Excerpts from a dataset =
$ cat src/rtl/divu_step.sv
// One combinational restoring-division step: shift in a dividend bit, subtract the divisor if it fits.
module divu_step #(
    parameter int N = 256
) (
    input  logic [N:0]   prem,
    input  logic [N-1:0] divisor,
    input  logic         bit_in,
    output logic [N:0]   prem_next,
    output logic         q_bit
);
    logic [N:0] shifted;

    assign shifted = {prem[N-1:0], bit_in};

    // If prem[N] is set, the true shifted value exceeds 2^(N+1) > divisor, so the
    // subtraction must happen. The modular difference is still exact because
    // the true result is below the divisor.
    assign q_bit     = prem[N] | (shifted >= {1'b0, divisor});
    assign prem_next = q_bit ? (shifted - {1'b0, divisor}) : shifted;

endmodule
---
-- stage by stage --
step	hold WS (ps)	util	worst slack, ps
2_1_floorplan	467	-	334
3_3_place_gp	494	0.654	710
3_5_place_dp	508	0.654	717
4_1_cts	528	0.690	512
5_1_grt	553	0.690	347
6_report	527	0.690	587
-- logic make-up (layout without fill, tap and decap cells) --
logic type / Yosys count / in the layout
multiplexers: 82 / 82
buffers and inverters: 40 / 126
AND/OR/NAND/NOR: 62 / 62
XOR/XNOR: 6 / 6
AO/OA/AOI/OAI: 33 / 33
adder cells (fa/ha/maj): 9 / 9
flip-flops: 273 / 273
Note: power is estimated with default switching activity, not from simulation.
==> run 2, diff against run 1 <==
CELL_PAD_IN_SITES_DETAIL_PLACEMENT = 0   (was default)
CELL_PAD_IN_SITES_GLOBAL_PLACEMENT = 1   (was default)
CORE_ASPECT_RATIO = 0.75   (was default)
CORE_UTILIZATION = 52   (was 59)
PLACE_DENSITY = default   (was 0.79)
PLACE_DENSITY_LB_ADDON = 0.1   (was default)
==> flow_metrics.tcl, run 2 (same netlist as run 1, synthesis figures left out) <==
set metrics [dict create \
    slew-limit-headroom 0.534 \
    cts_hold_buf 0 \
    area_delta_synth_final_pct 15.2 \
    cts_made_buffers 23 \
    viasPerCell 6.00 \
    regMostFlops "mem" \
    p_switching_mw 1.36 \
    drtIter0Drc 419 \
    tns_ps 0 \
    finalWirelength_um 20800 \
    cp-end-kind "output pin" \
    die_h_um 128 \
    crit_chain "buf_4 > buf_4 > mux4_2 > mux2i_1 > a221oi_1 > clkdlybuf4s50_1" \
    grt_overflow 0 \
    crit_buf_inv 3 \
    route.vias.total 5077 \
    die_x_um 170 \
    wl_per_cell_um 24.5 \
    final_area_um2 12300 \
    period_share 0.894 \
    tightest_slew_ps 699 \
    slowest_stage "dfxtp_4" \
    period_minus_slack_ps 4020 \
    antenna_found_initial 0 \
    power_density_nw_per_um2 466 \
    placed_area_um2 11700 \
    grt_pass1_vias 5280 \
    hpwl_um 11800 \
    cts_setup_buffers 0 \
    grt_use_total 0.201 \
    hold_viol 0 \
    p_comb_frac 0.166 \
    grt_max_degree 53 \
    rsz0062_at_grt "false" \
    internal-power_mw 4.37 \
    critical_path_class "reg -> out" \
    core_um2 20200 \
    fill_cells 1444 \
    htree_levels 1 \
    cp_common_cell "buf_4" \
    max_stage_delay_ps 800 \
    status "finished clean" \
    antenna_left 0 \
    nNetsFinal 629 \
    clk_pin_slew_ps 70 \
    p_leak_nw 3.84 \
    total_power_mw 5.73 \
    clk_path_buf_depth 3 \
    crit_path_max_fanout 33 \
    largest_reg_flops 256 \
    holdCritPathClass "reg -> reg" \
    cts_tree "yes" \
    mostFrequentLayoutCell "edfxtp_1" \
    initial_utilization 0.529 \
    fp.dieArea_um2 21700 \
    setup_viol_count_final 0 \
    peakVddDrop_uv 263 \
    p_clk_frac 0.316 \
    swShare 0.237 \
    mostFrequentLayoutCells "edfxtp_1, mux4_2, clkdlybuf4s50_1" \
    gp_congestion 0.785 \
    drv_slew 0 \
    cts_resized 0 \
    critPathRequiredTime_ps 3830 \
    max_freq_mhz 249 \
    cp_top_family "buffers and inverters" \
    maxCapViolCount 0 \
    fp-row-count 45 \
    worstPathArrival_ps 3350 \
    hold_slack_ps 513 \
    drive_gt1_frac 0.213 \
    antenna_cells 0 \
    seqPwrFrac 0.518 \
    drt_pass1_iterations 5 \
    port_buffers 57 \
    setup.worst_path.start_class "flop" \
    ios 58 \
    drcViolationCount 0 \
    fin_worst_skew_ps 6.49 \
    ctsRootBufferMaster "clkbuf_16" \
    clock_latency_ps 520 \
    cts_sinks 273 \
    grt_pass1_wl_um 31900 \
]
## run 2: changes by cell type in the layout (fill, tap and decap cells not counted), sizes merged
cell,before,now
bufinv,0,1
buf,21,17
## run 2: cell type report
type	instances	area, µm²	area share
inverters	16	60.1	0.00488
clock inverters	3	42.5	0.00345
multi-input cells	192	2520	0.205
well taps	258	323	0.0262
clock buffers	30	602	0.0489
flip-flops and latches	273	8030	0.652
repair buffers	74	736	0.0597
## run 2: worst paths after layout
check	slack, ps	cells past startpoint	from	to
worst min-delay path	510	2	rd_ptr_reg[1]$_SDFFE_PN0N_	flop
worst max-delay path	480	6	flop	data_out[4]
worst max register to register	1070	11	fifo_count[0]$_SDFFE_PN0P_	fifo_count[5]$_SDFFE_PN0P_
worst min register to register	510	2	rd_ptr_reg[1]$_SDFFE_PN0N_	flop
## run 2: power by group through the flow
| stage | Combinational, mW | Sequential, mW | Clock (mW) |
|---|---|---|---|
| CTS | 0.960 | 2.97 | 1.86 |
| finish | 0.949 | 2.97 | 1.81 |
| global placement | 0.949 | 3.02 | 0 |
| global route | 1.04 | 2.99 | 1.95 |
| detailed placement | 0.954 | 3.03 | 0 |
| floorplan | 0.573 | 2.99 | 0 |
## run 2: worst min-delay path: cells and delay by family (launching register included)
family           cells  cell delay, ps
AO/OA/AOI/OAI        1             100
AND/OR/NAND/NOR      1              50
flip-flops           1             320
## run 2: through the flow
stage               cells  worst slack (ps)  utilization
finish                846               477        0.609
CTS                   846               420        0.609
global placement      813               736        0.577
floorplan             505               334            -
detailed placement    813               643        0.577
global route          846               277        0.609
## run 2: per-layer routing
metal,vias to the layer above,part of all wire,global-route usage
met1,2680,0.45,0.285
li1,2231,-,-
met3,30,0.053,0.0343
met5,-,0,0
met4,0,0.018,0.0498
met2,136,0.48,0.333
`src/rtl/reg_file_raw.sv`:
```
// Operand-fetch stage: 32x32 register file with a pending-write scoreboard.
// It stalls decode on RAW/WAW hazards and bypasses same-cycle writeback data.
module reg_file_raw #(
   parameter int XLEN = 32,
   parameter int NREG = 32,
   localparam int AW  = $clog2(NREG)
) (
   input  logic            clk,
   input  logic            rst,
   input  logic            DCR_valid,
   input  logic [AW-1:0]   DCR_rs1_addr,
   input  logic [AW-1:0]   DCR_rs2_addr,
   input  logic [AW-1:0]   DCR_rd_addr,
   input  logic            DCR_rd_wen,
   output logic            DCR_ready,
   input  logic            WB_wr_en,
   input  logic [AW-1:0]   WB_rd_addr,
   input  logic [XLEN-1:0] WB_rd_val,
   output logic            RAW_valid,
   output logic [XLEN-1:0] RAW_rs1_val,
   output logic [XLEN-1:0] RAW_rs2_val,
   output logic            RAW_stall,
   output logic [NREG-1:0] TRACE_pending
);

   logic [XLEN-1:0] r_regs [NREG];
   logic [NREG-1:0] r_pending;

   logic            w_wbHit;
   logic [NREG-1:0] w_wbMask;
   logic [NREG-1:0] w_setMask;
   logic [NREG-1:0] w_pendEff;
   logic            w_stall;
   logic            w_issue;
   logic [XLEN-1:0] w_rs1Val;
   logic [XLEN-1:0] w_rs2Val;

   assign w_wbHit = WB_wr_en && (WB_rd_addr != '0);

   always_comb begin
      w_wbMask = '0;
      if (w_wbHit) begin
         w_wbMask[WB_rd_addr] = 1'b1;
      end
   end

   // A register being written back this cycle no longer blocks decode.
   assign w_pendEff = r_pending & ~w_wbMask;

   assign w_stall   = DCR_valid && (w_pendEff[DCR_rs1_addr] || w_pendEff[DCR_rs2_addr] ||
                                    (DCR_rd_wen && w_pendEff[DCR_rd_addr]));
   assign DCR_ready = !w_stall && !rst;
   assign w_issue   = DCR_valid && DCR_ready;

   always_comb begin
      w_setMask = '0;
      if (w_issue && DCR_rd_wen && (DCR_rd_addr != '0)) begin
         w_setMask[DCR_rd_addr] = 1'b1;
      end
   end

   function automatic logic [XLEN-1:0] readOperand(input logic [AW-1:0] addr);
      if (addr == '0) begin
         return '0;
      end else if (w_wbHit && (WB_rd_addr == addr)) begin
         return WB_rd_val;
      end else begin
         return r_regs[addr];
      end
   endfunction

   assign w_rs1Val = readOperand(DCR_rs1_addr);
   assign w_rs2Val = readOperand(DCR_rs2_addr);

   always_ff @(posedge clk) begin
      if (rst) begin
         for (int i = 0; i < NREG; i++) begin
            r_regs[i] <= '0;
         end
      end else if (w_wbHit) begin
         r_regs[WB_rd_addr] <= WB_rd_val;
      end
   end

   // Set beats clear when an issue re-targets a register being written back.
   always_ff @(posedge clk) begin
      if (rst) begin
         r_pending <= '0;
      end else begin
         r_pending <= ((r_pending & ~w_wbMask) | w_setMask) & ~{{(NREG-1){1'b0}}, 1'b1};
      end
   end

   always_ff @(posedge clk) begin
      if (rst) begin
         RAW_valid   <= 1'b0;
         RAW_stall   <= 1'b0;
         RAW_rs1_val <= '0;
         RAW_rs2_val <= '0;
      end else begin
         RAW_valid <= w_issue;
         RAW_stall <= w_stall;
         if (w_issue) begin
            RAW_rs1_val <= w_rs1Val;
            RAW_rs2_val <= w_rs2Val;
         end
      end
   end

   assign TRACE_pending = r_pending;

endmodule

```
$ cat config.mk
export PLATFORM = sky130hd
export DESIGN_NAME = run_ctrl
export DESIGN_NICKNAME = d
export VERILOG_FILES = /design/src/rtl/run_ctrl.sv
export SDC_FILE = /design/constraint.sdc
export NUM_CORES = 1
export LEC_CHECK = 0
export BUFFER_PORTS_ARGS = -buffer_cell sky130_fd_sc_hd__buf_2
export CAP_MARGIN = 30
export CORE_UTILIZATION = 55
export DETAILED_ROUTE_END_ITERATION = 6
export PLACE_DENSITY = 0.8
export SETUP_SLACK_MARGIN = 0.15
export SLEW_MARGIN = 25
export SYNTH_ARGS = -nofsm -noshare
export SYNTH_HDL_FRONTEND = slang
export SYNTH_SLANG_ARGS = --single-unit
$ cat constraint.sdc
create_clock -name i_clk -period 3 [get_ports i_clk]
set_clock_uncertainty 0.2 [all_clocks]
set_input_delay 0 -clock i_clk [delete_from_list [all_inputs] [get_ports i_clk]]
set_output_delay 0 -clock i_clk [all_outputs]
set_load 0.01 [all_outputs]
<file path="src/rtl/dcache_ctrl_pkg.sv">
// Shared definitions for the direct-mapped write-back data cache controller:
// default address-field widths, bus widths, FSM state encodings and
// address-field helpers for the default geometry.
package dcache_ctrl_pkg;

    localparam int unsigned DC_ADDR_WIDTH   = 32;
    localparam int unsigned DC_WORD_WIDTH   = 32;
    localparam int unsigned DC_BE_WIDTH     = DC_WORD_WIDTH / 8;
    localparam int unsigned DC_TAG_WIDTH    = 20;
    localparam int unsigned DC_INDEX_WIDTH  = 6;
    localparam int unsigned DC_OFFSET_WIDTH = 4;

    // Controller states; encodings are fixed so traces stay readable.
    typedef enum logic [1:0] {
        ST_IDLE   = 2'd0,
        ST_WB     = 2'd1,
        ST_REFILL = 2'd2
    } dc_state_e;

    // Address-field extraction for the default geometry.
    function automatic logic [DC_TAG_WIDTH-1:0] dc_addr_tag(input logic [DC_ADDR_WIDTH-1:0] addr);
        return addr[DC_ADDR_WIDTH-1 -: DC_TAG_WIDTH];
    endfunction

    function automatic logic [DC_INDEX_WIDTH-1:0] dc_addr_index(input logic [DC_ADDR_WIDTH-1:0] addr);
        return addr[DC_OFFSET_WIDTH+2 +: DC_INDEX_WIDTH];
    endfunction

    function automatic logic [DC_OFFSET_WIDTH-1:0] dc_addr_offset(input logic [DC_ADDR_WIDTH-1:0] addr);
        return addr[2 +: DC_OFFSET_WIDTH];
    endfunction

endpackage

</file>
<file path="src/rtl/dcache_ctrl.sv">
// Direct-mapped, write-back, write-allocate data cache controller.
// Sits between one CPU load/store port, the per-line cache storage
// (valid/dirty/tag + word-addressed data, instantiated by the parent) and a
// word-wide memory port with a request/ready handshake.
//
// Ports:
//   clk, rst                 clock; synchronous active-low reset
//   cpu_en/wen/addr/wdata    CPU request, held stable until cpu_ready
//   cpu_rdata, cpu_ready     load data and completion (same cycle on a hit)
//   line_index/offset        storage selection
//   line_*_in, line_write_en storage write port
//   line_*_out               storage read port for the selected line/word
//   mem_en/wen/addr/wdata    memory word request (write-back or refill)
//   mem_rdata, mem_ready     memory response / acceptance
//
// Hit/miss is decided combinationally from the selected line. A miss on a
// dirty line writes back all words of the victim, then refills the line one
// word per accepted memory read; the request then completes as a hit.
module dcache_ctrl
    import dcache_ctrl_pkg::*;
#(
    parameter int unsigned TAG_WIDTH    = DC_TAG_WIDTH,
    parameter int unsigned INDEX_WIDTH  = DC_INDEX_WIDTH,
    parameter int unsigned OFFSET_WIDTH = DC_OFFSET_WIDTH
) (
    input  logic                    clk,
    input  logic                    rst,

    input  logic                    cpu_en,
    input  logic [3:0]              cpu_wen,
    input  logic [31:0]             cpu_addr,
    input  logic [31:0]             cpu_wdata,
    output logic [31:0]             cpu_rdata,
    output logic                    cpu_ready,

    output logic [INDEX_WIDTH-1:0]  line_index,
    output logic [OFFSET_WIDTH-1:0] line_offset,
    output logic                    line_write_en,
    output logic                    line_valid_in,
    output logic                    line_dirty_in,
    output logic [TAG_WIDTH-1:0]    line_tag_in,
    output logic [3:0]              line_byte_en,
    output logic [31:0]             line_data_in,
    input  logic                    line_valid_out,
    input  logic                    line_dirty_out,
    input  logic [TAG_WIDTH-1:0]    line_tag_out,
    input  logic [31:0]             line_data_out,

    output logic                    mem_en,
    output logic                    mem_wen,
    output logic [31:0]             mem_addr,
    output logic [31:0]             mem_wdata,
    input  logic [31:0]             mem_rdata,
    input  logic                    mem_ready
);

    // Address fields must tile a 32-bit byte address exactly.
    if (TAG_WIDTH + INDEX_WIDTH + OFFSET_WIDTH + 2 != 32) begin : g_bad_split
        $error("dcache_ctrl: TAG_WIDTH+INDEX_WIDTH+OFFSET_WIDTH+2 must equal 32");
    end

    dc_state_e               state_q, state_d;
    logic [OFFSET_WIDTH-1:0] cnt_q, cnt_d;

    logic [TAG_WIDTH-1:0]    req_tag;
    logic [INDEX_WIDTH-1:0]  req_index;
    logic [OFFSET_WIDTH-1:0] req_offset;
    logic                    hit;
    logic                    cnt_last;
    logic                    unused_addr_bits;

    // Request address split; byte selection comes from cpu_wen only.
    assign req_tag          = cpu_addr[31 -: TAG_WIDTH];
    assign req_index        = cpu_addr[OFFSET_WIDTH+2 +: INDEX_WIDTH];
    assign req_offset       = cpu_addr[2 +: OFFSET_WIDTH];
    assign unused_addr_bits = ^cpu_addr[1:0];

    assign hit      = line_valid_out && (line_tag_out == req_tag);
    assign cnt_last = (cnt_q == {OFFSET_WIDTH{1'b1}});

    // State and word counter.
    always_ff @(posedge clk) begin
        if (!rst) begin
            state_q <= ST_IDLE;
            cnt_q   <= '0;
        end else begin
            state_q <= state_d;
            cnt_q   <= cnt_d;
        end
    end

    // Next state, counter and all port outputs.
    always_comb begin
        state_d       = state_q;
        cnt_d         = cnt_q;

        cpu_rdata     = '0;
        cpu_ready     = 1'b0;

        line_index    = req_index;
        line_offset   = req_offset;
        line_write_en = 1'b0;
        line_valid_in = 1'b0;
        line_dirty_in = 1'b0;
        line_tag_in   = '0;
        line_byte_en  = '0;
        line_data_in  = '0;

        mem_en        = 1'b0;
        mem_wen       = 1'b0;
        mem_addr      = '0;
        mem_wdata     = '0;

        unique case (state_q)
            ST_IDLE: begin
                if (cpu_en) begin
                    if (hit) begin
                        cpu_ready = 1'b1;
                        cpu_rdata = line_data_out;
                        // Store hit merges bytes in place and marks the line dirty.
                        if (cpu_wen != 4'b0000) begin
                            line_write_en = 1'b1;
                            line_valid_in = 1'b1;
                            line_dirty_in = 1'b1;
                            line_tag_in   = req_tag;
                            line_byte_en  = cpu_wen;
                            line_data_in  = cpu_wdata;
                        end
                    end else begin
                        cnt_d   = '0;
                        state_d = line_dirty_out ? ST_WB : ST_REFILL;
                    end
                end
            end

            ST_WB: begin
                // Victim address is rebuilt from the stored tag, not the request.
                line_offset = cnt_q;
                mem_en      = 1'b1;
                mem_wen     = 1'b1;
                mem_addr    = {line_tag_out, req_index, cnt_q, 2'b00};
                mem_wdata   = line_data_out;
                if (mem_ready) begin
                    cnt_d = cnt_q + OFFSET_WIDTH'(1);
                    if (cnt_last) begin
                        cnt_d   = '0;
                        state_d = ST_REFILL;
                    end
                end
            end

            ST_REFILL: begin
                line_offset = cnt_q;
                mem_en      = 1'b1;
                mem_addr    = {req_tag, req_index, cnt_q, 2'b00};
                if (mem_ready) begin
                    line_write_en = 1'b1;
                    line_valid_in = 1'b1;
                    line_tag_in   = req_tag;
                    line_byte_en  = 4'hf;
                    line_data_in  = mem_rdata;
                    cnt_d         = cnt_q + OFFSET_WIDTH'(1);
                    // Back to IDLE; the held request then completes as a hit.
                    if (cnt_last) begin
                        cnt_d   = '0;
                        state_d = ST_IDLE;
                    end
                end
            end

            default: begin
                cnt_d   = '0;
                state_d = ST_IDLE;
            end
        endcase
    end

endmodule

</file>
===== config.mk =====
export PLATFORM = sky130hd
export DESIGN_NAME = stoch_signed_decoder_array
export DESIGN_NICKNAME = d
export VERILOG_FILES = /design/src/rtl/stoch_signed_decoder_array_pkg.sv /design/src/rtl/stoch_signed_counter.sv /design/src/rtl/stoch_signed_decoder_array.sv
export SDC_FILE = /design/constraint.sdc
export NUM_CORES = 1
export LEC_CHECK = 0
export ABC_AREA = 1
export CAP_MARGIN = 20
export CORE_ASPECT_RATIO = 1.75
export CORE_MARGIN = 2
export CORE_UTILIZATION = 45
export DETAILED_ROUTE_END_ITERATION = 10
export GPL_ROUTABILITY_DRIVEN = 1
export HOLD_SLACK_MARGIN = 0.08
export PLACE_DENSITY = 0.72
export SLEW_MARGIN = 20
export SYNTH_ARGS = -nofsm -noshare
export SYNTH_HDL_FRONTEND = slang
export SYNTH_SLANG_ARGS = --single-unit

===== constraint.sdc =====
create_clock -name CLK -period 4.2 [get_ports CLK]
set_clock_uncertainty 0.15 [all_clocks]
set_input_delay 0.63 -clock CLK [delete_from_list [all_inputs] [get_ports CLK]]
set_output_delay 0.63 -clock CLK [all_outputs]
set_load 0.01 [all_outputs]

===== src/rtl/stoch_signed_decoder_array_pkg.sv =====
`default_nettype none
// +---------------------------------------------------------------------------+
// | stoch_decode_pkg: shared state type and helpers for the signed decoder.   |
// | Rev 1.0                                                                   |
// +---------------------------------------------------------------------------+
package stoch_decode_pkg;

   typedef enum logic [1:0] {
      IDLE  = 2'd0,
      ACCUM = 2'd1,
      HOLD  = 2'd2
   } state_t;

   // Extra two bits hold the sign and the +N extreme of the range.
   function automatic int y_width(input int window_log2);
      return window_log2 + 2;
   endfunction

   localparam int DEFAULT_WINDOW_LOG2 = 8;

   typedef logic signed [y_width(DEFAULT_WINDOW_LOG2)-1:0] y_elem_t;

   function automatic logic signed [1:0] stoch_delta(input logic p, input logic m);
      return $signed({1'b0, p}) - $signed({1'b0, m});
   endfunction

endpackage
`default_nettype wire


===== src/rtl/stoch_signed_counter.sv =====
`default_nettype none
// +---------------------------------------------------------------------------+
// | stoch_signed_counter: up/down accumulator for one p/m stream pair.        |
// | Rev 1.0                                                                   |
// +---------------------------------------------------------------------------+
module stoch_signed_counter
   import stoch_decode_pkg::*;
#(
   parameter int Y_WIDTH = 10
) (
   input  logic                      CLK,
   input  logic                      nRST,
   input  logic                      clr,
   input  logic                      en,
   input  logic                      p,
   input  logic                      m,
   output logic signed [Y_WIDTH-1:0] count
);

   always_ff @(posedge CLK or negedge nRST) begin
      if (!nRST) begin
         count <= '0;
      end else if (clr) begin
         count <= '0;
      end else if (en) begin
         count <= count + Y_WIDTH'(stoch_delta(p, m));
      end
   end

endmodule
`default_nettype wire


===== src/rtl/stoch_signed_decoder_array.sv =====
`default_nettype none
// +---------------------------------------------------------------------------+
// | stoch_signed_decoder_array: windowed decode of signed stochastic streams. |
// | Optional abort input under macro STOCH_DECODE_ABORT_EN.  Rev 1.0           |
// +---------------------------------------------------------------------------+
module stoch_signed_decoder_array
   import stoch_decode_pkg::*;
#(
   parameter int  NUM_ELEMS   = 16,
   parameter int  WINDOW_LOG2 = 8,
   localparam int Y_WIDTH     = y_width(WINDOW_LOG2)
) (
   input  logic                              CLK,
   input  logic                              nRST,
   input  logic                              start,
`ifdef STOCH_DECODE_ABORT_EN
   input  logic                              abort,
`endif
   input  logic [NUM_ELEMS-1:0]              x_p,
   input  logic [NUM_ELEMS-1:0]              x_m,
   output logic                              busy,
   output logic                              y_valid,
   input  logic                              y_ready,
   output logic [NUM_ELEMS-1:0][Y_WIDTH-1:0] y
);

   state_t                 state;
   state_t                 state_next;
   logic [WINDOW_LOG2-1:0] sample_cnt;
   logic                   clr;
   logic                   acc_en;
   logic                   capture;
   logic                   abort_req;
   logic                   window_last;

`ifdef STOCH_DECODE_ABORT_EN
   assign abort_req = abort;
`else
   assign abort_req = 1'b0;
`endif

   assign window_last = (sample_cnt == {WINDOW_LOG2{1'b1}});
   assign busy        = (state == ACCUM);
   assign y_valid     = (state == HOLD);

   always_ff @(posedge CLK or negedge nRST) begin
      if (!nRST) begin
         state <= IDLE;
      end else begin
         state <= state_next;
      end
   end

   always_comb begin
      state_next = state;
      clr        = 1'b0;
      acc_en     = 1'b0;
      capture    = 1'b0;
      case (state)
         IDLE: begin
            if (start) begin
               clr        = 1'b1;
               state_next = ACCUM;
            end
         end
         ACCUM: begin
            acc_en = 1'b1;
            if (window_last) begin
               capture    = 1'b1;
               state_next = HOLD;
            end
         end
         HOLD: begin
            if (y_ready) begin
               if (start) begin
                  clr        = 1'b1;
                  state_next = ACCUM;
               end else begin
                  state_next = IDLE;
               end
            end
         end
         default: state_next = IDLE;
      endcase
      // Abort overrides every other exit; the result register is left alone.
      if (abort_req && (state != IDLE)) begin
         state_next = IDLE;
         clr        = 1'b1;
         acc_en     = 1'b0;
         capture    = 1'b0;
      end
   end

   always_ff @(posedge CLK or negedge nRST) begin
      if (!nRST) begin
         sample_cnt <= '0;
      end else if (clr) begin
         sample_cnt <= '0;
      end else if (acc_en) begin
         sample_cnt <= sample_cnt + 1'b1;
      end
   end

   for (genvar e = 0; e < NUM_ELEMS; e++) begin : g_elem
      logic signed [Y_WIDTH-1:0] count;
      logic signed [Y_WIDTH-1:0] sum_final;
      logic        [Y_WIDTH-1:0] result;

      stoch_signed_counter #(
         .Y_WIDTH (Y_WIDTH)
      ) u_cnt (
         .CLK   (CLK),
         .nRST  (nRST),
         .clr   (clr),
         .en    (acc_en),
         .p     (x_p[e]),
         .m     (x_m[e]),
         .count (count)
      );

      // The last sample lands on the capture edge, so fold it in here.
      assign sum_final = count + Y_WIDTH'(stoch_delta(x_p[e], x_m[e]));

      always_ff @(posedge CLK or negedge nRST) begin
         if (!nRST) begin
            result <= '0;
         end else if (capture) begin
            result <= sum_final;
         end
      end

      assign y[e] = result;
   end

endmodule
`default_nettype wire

Exercise description = Above are the records; from them, give again exactly the lines from the one containing "p_switching_mw 1.36 \" through the one containing "grt_overflow 0 \", both included.

Task output =
    p_switching_mw 1.36 \
    drtIter0Drc 419 \
    tns_ps 0 \
    finalWirelength_um 20800 \
    cp-end-kind "output pin" \
    die_h_um 128 \
    crit_chain "buf_4 > buf_4 > mux4_2 > mux2i_1 > a221oi_1 > clkdlybuf4s50_1" \
    grt_overflow 0 \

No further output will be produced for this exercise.